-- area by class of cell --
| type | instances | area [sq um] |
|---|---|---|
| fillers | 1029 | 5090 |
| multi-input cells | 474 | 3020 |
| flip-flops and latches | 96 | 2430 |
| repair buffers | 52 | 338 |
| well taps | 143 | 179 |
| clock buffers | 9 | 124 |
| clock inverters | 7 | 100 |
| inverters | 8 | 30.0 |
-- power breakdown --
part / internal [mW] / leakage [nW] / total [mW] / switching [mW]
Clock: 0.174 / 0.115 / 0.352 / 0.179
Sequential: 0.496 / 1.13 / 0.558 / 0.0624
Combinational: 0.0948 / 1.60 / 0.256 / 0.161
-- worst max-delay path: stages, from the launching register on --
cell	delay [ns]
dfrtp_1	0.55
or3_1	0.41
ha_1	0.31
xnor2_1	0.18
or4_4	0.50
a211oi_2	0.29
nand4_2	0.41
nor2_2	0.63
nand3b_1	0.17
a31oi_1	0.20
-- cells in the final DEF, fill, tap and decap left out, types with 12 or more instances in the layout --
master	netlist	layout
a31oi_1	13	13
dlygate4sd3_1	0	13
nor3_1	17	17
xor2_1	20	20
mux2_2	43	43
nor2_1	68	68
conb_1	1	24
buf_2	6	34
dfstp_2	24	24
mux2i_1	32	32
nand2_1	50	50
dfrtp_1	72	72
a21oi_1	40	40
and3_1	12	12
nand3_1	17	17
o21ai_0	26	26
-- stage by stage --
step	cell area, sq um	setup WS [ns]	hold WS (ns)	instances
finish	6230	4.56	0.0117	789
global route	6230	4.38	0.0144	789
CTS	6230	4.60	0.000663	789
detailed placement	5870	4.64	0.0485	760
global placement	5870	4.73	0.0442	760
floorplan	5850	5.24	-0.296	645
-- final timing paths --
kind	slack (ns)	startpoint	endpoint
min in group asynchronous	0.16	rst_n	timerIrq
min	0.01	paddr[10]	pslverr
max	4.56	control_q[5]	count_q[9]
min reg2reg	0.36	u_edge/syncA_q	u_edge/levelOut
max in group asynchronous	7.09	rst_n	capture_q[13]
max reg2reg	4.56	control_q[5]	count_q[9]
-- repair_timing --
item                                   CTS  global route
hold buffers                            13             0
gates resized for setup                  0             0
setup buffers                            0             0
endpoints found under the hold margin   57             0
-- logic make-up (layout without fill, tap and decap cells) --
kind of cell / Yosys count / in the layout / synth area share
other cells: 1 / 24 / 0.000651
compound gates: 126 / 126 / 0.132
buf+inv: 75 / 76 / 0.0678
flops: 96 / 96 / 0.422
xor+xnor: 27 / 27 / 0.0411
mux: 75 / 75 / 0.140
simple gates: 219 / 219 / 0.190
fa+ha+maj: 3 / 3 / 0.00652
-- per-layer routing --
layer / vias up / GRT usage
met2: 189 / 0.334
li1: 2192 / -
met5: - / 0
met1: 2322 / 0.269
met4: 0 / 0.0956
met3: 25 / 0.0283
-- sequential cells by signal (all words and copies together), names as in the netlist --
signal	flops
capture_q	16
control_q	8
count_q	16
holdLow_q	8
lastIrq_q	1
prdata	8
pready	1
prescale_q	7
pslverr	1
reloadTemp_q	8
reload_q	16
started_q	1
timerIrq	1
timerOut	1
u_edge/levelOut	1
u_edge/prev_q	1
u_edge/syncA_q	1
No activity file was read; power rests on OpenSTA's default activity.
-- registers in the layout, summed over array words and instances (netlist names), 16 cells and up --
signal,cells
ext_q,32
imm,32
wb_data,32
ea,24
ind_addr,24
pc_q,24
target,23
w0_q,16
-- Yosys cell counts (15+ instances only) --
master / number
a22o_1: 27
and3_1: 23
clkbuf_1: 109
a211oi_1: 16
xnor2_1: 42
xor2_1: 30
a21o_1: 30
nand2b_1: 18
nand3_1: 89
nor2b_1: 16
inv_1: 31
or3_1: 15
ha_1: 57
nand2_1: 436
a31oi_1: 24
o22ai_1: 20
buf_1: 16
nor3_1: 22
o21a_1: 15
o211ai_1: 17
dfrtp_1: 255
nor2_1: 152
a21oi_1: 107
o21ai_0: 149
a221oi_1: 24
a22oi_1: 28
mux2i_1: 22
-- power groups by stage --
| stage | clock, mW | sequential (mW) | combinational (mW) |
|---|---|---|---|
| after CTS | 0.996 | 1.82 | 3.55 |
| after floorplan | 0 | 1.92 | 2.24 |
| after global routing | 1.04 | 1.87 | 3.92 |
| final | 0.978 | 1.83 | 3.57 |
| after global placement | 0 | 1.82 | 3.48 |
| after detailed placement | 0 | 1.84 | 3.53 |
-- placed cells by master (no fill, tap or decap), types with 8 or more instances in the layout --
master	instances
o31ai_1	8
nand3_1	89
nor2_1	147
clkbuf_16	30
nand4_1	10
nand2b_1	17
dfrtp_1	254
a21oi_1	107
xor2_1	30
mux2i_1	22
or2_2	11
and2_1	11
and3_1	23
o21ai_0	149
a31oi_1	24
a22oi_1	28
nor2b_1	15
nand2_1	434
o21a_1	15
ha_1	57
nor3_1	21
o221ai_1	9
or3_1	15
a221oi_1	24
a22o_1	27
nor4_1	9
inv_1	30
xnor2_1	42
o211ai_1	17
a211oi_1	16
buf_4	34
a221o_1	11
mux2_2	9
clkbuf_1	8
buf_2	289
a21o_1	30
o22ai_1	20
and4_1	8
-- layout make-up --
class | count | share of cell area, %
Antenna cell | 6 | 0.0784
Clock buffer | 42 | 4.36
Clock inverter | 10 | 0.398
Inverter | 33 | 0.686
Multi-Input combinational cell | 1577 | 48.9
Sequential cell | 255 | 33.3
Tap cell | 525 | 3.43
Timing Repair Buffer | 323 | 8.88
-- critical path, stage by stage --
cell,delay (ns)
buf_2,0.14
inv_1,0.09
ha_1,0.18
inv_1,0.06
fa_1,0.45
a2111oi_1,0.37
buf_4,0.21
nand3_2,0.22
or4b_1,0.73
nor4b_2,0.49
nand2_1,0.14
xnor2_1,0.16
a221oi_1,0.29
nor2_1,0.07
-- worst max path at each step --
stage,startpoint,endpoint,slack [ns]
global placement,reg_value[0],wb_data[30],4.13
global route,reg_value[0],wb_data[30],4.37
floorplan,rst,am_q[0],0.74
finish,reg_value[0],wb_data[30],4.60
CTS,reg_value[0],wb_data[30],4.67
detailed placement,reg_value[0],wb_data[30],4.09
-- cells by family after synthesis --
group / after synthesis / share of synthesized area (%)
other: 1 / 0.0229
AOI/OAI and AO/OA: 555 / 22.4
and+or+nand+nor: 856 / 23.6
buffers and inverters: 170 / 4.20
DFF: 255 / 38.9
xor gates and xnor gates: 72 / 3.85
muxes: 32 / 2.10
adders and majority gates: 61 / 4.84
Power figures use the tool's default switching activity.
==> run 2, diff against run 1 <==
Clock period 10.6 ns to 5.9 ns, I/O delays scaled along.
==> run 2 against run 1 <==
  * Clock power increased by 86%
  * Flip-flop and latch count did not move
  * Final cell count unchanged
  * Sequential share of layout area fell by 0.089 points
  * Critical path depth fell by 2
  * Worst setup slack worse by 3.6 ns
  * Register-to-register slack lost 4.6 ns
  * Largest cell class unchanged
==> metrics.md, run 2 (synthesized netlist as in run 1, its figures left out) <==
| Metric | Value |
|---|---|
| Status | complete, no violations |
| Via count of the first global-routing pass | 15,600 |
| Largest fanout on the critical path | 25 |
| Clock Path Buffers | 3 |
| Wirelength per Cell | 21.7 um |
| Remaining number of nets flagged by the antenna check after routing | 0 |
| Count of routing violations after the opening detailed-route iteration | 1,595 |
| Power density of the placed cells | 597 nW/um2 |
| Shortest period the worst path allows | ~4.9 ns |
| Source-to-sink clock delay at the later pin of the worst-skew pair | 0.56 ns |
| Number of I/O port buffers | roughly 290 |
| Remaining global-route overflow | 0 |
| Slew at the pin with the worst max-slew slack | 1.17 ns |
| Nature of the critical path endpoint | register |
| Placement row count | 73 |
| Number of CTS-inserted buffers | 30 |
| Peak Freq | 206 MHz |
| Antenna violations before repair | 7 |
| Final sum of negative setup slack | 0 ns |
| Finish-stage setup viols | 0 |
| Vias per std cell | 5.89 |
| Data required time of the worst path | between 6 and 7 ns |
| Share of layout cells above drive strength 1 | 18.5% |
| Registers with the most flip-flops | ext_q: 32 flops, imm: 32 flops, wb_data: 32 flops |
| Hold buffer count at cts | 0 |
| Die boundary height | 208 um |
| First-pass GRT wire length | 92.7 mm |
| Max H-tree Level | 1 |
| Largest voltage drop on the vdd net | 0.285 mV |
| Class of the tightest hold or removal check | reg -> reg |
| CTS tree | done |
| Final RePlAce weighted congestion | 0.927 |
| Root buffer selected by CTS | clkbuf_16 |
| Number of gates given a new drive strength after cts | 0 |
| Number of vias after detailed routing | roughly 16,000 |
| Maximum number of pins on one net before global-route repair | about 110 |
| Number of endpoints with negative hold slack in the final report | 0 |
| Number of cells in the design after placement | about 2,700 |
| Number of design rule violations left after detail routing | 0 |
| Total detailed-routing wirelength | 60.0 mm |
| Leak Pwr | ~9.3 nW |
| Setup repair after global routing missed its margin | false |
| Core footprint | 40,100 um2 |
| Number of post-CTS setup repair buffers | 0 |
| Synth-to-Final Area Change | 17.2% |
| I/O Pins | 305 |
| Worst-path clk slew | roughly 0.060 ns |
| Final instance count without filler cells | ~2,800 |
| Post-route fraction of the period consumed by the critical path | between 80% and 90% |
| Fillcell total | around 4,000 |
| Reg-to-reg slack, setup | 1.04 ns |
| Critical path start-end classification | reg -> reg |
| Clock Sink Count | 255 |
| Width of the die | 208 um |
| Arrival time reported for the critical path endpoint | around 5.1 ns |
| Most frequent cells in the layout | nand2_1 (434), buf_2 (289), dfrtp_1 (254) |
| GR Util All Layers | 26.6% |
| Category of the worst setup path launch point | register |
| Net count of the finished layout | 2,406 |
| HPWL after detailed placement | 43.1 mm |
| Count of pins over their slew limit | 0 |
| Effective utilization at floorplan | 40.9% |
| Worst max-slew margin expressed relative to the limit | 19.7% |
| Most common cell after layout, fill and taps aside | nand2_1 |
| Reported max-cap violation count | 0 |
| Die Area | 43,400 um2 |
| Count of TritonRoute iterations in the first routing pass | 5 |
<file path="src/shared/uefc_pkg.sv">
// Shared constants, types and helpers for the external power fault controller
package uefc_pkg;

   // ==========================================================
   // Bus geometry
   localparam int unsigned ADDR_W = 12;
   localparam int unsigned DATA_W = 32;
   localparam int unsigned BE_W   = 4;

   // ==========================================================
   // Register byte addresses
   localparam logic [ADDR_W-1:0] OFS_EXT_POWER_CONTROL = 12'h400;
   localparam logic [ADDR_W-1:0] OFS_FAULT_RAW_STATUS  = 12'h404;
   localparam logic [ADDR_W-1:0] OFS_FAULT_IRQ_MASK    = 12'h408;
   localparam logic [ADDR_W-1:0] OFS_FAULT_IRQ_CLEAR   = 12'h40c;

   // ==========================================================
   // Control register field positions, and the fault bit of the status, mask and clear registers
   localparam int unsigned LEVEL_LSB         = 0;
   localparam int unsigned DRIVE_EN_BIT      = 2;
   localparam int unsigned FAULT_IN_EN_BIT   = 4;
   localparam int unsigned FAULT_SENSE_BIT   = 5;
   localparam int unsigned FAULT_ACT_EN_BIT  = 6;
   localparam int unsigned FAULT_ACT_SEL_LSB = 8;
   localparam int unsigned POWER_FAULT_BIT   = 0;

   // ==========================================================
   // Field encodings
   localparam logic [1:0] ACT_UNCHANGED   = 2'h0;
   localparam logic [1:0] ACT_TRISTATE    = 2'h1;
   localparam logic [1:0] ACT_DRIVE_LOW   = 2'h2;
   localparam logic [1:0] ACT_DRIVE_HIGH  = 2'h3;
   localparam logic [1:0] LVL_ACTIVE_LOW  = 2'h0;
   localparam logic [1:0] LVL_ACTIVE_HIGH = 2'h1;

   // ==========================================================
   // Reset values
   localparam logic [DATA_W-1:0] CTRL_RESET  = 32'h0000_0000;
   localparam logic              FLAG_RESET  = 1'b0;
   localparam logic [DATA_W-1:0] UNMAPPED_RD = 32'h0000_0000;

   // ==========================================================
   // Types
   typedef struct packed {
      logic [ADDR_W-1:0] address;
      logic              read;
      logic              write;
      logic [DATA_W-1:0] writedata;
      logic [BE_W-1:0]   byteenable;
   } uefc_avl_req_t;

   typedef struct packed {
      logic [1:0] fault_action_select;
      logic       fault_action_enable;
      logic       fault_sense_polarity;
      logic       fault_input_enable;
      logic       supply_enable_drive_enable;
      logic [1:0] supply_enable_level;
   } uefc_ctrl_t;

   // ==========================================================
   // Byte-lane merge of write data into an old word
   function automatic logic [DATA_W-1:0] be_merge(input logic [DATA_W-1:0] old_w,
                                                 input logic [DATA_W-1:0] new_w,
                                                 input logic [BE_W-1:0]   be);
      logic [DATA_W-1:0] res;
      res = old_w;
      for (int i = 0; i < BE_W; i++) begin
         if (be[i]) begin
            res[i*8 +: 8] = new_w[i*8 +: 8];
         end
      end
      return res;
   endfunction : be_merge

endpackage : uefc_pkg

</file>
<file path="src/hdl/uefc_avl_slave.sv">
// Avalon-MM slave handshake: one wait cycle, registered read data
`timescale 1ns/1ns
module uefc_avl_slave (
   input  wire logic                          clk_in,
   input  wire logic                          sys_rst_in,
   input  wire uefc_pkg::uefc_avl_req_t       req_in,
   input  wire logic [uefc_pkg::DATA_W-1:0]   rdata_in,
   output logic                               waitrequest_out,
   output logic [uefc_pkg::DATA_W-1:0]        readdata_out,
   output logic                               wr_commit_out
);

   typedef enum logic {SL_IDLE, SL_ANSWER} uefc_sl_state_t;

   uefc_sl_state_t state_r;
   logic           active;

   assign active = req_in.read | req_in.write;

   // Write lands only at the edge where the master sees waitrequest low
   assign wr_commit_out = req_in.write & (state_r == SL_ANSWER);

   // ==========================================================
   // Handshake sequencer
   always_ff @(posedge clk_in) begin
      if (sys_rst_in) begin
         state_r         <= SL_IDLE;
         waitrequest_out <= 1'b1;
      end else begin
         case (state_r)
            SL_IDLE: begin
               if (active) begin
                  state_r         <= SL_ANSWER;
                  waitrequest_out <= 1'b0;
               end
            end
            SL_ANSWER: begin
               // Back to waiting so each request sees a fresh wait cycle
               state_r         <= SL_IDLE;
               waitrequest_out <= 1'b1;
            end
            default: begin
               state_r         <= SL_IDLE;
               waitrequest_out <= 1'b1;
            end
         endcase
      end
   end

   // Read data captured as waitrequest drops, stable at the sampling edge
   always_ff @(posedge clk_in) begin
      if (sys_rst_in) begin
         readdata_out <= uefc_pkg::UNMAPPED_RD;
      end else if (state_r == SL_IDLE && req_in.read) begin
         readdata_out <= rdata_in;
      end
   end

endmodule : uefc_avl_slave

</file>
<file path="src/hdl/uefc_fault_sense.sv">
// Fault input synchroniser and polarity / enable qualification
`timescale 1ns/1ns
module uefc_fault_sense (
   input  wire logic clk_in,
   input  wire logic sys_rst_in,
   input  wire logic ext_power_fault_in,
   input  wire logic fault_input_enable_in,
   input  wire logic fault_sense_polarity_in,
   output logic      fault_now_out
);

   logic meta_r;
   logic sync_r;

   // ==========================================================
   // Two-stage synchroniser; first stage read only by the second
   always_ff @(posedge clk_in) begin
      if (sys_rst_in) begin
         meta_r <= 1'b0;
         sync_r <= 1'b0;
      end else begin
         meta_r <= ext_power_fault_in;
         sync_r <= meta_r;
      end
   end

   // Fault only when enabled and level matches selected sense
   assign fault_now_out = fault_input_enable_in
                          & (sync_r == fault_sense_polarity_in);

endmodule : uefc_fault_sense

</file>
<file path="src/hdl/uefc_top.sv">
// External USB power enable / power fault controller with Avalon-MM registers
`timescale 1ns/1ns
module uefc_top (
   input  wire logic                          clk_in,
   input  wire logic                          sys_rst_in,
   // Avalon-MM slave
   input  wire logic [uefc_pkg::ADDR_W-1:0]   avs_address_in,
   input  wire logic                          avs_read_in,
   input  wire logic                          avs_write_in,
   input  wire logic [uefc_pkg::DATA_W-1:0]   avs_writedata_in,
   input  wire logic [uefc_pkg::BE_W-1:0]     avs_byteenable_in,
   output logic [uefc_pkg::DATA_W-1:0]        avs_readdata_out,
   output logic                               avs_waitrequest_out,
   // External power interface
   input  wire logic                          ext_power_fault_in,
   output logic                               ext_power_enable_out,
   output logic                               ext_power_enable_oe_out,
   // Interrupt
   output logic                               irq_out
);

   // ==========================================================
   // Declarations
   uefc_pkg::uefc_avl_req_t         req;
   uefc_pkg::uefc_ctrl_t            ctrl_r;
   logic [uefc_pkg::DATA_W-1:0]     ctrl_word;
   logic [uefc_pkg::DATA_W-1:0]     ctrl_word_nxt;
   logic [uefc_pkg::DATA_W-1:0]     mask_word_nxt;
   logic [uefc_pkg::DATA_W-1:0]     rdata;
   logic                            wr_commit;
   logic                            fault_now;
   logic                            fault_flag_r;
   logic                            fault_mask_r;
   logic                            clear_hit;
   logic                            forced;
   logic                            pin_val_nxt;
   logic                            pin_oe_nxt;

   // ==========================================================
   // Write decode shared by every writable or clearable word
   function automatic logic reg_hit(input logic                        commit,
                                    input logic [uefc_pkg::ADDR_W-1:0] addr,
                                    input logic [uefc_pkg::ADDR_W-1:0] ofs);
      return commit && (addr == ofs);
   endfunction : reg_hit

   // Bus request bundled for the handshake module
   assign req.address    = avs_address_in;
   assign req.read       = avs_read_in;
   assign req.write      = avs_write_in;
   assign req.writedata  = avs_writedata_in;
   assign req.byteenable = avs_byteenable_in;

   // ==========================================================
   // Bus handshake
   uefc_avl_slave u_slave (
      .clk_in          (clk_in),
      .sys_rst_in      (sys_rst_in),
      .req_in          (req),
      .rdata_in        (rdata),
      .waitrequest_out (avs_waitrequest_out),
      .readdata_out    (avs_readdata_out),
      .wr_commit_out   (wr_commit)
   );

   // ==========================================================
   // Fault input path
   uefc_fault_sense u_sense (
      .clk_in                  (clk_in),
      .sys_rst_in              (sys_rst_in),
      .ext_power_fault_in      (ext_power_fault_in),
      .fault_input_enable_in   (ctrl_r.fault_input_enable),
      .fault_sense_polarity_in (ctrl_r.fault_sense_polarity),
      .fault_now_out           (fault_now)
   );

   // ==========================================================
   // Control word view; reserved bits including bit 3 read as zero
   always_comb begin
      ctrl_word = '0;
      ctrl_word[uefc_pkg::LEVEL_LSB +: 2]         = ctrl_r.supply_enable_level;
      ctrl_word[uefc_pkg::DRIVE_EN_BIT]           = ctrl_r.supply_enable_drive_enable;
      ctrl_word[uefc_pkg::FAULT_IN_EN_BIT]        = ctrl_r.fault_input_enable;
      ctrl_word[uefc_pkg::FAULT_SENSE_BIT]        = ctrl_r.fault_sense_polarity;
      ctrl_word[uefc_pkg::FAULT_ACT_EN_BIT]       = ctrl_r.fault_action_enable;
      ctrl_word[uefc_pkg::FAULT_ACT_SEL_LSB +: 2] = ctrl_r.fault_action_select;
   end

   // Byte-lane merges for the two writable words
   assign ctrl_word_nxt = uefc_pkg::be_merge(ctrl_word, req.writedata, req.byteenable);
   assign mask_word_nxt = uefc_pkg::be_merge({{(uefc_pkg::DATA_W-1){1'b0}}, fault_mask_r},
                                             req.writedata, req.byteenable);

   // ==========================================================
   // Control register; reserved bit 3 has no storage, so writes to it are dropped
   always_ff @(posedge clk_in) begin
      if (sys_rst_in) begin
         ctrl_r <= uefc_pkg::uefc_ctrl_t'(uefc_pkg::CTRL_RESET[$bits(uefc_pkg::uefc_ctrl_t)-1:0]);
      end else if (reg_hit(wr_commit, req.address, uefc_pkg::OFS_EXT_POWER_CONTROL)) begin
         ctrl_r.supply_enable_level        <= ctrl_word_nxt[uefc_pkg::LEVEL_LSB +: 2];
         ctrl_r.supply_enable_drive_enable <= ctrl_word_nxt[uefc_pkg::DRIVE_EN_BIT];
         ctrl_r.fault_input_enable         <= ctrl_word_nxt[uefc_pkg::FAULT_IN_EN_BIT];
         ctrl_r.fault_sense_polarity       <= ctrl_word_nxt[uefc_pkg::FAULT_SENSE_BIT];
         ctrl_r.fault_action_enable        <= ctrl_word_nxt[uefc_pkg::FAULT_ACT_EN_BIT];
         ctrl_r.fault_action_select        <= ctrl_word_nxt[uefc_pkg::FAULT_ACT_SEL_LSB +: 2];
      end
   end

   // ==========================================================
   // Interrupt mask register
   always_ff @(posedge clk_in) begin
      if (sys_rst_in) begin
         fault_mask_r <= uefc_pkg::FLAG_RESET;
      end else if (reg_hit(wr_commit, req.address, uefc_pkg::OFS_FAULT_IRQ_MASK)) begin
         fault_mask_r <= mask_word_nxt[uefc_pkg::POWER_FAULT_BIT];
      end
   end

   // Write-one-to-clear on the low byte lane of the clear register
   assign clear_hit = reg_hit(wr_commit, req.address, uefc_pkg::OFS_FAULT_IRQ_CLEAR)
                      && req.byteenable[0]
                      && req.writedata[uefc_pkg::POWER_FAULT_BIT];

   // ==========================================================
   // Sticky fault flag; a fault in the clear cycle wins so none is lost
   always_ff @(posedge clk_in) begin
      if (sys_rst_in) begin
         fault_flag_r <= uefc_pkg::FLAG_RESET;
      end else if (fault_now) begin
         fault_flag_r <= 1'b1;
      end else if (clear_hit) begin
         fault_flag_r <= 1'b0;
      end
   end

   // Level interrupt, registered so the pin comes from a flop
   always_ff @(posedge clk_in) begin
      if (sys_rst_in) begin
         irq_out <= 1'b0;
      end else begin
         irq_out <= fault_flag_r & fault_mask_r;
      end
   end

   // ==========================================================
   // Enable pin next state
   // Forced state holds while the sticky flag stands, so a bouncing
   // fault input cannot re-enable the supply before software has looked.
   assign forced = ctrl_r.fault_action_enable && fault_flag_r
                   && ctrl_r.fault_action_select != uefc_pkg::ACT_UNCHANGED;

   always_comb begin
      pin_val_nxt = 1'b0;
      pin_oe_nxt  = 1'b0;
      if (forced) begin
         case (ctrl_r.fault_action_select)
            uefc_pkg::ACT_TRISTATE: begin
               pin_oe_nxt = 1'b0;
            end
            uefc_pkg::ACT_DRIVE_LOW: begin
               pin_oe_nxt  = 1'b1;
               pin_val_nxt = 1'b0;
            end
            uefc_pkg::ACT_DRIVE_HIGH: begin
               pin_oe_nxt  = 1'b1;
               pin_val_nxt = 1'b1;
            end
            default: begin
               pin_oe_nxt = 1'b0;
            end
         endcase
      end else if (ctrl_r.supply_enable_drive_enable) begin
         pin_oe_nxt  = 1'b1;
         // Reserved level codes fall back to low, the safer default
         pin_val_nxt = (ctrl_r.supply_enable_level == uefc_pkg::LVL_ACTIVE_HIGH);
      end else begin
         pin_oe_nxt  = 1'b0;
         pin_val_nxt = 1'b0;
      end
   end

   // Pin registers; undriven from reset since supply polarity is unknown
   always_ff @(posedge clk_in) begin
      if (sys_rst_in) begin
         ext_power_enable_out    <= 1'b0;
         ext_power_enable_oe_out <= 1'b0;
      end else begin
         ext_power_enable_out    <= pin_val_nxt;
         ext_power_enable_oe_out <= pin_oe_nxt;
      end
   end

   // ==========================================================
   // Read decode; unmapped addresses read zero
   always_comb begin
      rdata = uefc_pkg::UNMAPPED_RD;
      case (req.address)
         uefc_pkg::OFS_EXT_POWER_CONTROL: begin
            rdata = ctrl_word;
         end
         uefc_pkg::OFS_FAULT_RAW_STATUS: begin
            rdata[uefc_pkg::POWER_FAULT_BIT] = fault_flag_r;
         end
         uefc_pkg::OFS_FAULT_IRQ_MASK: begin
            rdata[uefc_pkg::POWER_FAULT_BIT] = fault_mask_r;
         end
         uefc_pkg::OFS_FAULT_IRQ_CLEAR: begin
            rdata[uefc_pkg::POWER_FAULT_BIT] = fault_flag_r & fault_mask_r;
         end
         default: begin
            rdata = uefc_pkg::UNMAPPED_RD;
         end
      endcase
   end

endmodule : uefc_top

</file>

● **ACTION ITEM**:
Repeat exactly, please, each line from the beginning of the data through the line with "Clock: 0.174 / 0.115 / 0.352 / 0.179" in it, and only those lines.

● **EXERCISE RESULT**:
-- area by class of cell --
| type | instances | area [sq um] |
|---|---|---|
| fillers | 1029 | 5090 |
| multi-input cells | 474 | 3020 |
| flip-flops and latches | 96 | 2430 |
| repair buffers | 52 | 338 |
| well taps | 143 | 179 |
| clock buffers | 9 | 124 |
| clock inverters | 7 | 100 |
| inverters | 8 | 30.0 |
-- power breakdown --
part / internal [mW] / leakage [nW] / total [mW] / switching [mW]
Clock: 0.174 / 0.115 / 0.352 / 0.179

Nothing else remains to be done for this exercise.